##### Data for this exercise
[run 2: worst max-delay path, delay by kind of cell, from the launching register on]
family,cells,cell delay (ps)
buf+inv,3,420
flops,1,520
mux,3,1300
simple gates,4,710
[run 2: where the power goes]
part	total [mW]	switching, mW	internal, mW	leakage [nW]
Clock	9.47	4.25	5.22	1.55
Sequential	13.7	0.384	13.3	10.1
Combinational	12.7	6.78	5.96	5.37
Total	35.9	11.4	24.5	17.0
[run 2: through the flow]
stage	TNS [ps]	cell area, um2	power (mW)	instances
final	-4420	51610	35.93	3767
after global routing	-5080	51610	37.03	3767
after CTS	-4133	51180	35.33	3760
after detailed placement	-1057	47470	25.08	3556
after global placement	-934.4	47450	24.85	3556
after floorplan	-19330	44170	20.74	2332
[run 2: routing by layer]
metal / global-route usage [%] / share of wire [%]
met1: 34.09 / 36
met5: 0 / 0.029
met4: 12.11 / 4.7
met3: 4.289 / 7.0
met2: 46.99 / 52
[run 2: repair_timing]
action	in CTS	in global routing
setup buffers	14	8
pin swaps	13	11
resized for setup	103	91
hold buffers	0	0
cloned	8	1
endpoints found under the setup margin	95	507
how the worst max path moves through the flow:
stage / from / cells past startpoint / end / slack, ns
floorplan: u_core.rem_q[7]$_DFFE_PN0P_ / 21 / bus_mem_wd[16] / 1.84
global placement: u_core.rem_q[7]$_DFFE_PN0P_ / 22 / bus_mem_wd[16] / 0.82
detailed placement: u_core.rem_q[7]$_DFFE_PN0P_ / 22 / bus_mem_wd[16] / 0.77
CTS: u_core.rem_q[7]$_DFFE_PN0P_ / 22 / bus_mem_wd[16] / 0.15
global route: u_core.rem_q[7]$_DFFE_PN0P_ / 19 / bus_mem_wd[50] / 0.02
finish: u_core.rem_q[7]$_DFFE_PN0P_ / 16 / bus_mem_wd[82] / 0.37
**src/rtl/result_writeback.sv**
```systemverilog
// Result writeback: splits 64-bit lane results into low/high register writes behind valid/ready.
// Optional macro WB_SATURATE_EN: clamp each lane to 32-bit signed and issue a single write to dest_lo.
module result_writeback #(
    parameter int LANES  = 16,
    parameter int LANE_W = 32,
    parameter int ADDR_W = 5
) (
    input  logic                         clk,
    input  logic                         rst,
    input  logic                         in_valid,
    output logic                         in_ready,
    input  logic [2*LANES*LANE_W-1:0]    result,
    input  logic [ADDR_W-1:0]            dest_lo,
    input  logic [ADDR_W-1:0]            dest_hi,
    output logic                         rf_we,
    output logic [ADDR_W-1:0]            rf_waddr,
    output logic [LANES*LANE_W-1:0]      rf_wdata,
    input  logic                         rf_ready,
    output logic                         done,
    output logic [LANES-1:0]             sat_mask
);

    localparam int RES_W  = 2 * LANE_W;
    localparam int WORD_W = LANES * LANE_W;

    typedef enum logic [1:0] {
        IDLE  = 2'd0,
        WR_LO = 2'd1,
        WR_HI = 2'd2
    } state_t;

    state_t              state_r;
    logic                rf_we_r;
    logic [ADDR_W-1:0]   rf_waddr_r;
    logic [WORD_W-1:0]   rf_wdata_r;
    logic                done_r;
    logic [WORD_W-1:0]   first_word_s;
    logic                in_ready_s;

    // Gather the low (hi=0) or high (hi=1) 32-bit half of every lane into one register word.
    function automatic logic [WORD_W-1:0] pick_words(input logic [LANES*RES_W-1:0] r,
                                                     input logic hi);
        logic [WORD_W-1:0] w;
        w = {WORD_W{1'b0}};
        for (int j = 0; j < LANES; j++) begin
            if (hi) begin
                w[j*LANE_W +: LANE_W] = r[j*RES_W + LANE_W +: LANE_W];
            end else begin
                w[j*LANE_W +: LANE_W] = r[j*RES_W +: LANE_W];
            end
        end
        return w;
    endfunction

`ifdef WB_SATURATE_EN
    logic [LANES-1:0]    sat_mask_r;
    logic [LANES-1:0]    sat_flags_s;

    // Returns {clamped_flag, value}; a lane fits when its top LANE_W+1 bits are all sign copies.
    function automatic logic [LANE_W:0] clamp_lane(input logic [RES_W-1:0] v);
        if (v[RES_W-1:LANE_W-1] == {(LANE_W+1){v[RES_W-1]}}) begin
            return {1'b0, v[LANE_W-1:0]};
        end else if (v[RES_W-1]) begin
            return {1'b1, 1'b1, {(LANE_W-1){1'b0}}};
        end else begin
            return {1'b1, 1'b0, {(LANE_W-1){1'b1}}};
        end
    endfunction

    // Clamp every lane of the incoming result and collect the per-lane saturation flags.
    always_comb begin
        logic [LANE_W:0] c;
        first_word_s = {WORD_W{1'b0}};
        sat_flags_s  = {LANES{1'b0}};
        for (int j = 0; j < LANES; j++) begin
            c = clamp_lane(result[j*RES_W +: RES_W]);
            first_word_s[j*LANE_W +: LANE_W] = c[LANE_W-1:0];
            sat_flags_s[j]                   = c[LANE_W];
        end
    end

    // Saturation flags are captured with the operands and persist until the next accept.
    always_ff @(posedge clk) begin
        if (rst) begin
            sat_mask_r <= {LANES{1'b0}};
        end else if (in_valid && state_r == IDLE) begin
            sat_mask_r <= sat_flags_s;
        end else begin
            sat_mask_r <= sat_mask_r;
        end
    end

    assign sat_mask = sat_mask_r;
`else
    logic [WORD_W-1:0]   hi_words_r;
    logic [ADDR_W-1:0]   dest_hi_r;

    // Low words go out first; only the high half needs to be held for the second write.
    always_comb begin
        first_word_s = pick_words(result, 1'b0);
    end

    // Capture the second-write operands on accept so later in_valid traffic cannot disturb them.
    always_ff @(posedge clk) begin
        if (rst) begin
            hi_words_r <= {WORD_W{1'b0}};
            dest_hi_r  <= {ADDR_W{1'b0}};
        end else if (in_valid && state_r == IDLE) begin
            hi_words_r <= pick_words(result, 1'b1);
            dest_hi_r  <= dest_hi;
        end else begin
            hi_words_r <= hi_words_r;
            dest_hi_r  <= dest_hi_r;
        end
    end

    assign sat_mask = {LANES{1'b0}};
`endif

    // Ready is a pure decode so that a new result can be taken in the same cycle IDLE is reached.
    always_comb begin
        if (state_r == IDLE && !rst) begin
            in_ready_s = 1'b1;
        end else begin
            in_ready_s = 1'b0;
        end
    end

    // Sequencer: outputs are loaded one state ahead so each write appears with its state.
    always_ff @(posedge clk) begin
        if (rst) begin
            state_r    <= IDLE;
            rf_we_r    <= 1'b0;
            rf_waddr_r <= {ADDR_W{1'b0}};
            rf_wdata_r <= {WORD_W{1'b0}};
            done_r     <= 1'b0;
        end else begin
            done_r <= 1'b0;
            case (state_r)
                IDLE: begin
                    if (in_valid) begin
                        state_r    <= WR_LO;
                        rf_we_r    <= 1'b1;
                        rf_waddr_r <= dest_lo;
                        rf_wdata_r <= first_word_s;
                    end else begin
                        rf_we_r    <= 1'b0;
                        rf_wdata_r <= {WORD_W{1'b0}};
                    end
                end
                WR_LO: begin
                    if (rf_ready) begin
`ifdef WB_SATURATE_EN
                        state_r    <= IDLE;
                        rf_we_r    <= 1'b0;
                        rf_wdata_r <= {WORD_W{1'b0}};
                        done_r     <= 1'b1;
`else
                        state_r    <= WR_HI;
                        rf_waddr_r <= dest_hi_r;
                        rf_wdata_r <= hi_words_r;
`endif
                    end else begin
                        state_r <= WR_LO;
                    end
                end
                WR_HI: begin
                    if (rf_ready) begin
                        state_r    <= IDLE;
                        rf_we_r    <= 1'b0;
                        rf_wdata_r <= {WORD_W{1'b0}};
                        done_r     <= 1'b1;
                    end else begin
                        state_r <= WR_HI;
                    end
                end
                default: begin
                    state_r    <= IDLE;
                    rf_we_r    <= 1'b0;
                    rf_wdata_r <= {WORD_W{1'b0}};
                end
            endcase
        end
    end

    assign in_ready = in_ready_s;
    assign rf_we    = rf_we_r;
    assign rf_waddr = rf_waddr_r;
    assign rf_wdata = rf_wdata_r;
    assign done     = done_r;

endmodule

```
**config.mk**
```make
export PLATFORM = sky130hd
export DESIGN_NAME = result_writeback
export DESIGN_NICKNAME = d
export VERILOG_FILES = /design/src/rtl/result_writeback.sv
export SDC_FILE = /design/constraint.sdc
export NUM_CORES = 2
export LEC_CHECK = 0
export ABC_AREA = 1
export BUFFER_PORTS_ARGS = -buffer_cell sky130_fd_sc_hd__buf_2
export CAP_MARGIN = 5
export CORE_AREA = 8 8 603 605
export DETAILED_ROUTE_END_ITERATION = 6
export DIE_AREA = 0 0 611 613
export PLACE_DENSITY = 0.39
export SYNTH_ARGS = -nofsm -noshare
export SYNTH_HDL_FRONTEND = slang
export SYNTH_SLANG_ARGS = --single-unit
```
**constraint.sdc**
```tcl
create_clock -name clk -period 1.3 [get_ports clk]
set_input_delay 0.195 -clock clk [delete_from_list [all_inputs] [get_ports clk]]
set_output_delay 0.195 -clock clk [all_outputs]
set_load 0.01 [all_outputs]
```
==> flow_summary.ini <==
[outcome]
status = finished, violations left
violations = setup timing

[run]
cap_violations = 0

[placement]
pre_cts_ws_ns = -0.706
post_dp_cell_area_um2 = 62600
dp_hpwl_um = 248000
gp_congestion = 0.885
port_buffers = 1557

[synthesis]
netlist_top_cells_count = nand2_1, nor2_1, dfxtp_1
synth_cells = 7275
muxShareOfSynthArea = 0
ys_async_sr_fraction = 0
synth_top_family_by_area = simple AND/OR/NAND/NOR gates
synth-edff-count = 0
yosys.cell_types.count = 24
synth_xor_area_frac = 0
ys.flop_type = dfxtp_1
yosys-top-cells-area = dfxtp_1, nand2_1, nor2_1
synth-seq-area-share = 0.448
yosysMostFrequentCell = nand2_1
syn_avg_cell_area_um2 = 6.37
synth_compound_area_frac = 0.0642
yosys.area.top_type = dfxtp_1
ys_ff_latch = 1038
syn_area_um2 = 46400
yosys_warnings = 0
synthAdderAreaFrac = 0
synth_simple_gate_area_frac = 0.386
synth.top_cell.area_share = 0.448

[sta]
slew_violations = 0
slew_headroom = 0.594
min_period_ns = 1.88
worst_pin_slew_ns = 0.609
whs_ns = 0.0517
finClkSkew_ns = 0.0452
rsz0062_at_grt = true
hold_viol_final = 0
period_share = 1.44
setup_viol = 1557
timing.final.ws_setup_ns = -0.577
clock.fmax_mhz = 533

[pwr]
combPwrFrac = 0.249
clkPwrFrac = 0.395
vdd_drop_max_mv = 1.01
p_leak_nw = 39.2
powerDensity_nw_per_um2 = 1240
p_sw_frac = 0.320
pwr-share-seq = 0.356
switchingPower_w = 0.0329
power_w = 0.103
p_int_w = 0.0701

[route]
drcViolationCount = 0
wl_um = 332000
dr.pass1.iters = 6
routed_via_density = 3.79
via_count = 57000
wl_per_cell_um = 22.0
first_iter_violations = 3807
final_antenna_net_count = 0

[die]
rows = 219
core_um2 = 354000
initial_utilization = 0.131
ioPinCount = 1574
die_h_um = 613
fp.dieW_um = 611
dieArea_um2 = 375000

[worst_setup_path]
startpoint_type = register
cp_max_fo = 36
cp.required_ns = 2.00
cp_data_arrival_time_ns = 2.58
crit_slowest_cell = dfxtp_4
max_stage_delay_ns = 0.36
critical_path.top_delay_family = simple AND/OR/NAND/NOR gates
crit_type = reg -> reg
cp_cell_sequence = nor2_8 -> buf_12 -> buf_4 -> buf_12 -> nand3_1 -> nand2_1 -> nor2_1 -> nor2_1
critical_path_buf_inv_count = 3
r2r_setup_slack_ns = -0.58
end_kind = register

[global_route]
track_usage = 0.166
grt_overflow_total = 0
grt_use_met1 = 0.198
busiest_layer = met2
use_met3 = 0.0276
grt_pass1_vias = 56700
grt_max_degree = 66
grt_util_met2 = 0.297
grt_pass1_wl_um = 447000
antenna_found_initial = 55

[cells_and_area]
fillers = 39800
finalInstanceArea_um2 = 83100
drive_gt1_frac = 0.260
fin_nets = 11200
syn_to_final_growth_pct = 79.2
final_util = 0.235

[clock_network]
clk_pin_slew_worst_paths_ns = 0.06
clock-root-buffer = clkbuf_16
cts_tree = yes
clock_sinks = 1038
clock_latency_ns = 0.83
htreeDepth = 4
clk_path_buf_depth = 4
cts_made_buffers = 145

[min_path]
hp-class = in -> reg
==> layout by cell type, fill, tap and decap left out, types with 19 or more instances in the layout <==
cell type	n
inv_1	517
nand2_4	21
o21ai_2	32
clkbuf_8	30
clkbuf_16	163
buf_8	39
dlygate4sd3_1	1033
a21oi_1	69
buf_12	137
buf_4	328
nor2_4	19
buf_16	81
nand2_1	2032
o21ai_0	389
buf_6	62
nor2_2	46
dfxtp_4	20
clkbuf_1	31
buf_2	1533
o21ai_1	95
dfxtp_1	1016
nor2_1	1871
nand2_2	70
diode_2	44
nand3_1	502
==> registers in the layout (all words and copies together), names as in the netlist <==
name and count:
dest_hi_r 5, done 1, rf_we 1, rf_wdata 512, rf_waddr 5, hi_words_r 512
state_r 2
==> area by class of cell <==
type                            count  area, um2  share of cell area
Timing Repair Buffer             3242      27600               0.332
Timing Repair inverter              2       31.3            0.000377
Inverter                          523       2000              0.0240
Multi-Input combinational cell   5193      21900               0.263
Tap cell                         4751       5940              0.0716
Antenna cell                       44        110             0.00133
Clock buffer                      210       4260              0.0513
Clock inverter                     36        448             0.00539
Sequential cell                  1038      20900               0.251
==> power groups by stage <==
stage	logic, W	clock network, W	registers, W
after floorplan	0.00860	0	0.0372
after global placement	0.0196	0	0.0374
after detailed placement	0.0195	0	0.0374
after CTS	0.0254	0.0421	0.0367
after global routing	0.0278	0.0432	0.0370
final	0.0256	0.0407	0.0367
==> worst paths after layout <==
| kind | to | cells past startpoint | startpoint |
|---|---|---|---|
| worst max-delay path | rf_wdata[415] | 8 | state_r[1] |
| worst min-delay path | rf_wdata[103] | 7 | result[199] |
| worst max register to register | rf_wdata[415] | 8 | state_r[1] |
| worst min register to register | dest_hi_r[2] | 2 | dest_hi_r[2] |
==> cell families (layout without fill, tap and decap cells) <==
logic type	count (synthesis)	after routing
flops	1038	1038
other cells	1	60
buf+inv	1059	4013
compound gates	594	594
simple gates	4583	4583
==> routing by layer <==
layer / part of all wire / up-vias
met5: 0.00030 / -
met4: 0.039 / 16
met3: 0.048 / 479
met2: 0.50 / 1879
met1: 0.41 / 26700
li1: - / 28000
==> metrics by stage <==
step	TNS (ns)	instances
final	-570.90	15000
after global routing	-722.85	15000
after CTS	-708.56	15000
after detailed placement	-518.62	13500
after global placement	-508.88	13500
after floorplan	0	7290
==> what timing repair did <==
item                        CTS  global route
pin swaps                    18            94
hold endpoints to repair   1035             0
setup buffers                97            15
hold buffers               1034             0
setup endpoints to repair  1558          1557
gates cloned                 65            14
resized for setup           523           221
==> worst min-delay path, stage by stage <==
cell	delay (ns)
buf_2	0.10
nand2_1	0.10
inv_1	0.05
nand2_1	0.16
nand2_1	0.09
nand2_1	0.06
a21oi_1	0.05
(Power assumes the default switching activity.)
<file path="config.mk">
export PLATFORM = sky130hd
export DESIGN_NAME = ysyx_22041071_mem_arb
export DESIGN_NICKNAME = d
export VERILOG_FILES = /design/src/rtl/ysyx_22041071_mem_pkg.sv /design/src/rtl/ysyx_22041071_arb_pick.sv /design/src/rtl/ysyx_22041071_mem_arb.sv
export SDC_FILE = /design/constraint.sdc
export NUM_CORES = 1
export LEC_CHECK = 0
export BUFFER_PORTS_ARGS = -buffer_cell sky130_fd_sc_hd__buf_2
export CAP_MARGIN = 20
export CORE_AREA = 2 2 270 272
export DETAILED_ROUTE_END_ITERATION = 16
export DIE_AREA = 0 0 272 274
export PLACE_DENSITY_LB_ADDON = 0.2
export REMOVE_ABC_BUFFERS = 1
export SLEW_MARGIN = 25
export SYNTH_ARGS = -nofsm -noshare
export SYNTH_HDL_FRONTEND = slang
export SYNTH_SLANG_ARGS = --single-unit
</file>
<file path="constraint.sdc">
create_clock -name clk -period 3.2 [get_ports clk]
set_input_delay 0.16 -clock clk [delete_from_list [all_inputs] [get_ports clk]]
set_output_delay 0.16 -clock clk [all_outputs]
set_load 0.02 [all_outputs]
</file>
##########
Looking at the data, how many lines hold the string "through"? Reply with the number alone.

Answer below: 2